# [WORK REQUEST]
Set down, exactly as written, every line from the top of the records below to the line containing "## power by group", both ends included, and no others.

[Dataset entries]

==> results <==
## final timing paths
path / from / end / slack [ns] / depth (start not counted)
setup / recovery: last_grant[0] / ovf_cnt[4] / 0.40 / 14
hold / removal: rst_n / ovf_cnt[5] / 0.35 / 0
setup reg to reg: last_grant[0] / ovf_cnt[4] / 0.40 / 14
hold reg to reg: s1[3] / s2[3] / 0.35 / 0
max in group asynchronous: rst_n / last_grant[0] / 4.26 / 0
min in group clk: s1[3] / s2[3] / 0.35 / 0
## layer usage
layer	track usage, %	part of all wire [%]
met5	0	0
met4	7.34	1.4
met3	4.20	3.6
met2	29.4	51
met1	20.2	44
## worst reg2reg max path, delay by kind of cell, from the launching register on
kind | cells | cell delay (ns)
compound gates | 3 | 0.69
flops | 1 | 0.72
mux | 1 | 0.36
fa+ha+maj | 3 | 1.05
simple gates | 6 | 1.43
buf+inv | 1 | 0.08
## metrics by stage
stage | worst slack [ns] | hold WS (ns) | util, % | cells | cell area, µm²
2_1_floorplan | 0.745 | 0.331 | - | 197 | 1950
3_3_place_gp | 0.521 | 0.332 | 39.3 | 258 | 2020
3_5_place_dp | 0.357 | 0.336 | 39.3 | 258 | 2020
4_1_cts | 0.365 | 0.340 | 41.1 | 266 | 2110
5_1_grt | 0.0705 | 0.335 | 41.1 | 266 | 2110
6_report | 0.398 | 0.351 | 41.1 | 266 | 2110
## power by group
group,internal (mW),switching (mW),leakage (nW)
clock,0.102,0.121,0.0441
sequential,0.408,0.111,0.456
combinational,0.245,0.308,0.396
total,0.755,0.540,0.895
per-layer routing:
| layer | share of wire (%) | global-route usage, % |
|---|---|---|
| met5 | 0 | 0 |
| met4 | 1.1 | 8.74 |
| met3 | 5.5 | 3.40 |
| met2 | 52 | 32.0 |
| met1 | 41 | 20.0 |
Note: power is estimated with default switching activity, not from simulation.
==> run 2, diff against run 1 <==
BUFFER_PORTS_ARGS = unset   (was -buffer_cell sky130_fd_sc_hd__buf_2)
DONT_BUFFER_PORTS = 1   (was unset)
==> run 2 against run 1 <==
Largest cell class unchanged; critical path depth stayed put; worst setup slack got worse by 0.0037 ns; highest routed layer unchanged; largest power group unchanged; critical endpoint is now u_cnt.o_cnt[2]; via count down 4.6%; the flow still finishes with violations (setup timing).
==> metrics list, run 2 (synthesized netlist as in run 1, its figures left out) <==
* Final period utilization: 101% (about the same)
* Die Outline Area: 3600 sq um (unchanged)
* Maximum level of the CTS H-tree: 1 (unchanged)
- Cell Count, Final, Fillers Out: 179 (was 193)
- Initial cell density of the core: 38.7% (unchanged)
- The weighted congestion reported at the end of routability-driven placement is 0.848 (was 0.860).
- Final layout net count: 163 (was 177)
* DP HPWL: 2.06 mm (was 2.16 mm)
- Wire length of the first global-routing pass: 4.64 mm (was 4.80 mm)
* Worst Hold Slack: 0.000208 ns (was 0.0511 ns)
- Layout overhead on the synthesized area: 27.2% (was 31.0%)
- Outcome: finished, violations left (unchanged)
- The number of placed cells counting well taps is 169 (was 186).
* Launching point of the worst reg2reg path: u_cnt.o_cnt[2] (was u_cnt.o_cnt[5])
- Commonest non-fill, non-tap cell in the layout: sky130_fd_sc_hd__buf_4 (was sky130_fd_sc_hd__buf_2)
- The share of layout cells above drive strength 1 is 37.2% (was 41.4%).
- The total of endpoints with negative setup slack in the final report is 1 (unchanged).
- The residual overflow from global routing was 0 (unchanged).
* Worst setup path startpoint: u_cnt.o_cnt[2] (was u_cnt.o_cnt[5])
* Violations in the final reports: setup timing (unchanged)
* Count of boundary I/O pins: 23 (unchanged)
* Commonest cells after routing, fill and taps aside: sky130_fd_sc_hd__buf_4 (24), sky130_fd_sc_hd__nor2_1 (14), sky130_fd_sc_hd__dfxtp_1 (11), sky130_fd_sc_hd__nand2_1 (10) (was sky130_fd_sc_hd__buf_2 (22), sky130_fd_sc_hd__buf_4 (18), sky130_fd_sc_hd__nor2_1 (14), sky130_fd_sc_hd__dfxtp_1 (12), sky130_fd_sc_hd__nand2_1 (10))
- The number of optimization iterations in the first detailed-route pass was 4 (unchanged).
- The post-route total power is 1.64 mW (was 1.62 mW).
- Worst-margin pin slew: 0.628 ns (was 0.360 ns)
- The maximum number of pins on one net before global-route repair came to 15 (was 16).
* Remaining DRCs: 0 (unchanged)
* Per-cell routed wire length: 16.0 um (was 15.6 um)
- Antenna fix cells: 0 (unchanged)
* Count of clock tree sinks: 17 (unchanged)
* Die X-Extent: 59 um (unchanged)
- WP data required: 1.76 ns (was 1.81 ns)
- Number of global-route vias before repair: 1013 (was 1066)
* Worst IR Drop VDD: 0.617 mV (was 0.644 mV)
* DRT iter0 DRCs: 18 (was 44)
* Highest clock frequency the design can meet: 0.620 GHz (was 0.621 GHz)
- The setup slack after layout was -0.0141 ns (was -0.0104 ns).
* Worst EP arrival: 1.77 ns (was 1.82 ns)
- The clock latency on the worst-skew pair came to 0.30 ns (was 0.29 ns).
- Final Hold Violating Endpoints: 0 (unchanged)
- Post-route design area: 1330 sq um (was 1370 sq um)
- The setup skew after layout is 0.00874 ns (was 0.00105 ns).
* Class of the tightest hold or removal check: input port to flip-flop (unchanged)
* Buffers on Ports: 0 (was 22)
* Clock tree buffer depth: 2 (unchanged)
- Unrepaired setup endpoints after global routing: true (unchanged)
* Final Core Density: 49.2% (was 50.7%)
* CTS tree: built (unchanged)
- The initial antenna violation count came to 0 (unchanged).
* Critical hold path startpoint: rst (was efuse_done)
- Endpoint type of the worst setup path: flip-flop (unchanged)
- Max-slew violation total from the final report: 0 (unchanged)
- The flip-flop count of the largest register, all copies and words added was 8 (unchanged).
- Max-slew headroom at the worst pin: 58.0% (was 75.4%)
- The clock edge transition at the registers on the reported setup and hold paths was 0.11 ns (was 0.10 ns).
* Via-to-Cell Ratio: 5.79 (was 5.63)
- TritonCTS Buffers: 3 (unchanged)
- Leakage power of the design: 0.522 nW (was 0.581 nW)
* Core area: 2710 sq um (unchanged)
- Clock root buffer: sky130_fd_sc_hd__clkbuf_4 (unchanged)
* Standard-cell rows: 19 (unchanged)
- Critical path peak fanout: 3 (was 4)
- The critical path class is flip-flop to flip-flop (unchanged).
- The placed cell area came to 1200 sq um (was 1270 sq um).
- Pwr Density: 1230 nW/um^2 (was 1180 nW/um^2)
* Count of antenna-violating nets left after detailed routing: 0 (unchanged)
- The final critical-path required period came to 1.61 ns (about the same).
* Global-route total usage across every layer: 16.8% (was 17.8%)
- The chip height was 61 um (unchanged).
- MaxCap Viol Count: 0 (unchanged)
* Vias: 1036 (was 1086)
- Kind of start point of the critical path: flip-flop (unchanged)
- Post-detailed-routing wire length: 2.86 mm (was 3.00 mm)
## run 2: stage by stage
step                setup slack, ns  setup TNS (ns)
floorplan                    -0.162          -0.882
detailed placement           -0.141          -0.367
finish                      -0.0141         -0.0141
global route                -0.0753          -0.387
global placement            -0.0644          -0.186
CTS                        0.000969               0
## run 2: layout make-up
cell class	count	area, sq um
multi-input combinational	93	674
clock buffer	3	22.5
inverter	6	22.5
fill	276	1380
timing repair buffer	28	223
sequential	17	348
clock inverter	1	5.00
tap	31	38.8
### src/rtl/par_ser.sv
// par_ser: accepts a 6-word polyphase group in one cycle and streams it out word by word,
// using a two-bank ping-pong buffer. Define PAR_SER_PHASE_EN to add the phase_out port.
module par_ser #(
    parameter int w_in = 15
) (
    input  logic                   clk,
    input  logic                   rstn,
    input  logic                   valid_in,
    input  logic signed [w_in-1:0] data_in_0,
    input  logic signed [w_in-1:0] data_in_1,
    input  logic signed [w_in-1:0] data_in_2,
    input  logic signed [w_in-1:0] data_in_3,
    input  logic signed [w_in-1:0] data_in_4,
    input  logic signed [w_in-1:0] data_in_5,
    input  logic                   out_ready,
    output logic                   valid_out,
    output logic signed [w_in-1:0] data_out,
    output logic                   ovf
`ifdef PAR_SER_PHASE_EN
    ,
    output logic [2:0]             phase_out
`endif
);
    localparam int n_words = 6;

    typedef enum logic {
        IDLE  = 1'b0,
        SHIFT = 1'b1
    } state_t;

    state_t          state_reg, state_next;
    logic [w_in-1:0] bank_reg [2][n_words];
    logic [1:0]      full_reg, full_next;
    logic            wr_sel_reg, wr_sel_next;
    logic            rd_sel_reg, rd_sel_next;
    logic [2:0]      idx_reg, idx_next;
    logic            ovf_reg, ovf_next;
    logic [w_in-1:0] din [n_words];
    logic            xfer, last, cap, drop;

    assign din[0] = data_in_0;
    assign din[1] = data_in_1;
    assign din[2] = data_in_2;
    assign din[3] = data_in_3;
    assign din[4] = data_in_4;
    assign din[5] = data_in_5;

    assign xfer = (state_reg == SHIFT) && out_ready;
    assign last = xfer && (idx_reg == 3'(n_words - 1));
    // A full write bank is still usable when its final word leaves in this same cycle.
    assign cap  = valid_in && (!full_reg[wr_sel_reg] || (last && (rd_sel_reg == wr_sel_reg)));
    assign drop = valid_in && !cap;

    generate
        for (genvar gi = 0; gi < 2; gi++) begin : g_full
            assign full_next[gi] = (cap && (wr_sel_reg == 1'(gi))) ? 1'b1 :
                                   (last && (rd_sel_reg == 1'(gi))) ? 1'b0 :
                                   full_reg[gi];
        end
    endgenerate

    always_ff @(posedge clk) begin
        if (!rstn) begin
            state_reg  <= IDLE;
            full_reg   <= '0;
            wr_sel_reg <= 1'b0;
            rd_sel_reg <= 1'b0;
            idx_reg    <= '0;
            ovf_reg    <= 1'b0;
        end else begin
            state_reg  <= state_next;
            full_reg   <= full_next;
            wr_sel_reg <= wr_sel_next;
            rd_sel_reg <= rd_sel_next;
            idx_reg    <= idx_next;
            ovf_reg    <= ovf_next;
        end
    end

    always_ff @(posedge clk) begin
        if (!rstn) begin
            for (int b = 0; b < 2; b++) begin
                for (int w = 0; w < n_words; w++) begin
                    bank_reg[b][w] <= '0;
                end
            end
        end else if (cap) begin
            for (int w = 0; w < n_words; w++) begin
                bank_reg[wr_sel_reg][w] <= din[w];
            end
        end
    end

    always_comb begin
        wr_sel_next = cap ? ~wr_sel_reg : wr_sel_reg;
        rd_sel_next = last ? ~rd_sel_reg : rd_sel_reg;
        idx_next    = idx_reg;
        if (xfer) begin
            idx_next = last ? 3'd0 : idx_reg + 3'd1;
        end
        ovf_next   = ovf_reg | drop;
        state_next = full_next[rd_sel_next] ? SHIFT : IDLE;
    end

    always_comb begin
        valid_out = (state_reg == SHIFT);
        data_out  = '0;
        if (state_reg == SHIFT) begin
            data_out = bank_reg[rd_sel_reg][idx_reg];
        end
    end

    assign ovf = ovf_reg;

`ifdef PAR_SER_PHASE_EN
    assign phase_out = (state_reg == SHIFT) ? idx_reg : 3'd0;
`endif

endmodule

# [SOLUTION FOR THIS TASK]
==> results <==
## final timing paths
path / from / end / slack [ns] / depth (start not counted)
setup / recovery: last_grant[0] / ovf_cnt[4] / 0.40 / 14
hold / removal: rst_n / ovf_cnt[5] / 0.35 / 0
setup reg to reg: last_grant[0] / ovf_cnt[4] / 0.40 / 14
hold reg to reg: s1[3] / s2[3] / 0.35 / 0
max in group asynchronous: rst_n / last_grant[0] / 4.26 / 0
min in group clk: s1[3] / s2[3] / 0.35 / 0
## layer usage
layer	track usage, %	part of all wire [%]
met5	0	0
met4	7.34	1.4
met3	4.20	3.6
met2	29.4	51
met1	20.2	44
## worst reg2reg max path, delay by kind of cell, from the launching register on
kind | cells | cell delay (ns)
compound gates | 3 | 0.69
flops | 1 | 0.72
mux | 1 | 0.36
fa+ha+maj | 3 | 1.05
simple gates | 6 | 1.43
buf+inv | 1 | 0.08
## metrics by stage
stage | worst slack [ns] | hold WS (ns) | util, % | cells | cell area, µm²
2_1_floorplan | 0.745 | 0.331 | - | 197 | 1950
3_3_place_gp | 0.521 | 0.332 | 39.3 | 258 | 2020
3_5_place_dp | 0.357 | 0.336 | 39.3 | 258 | 2020
4_1_cts | 0.365 | 0.340 | 41.1 | 266 | 2110
5_1_grt | 0.0705 | 0.335 | 41.1 | 266 | 2110
6_report | 0.398 | 0.351 | 41.1 | 266 | 2110
## power by group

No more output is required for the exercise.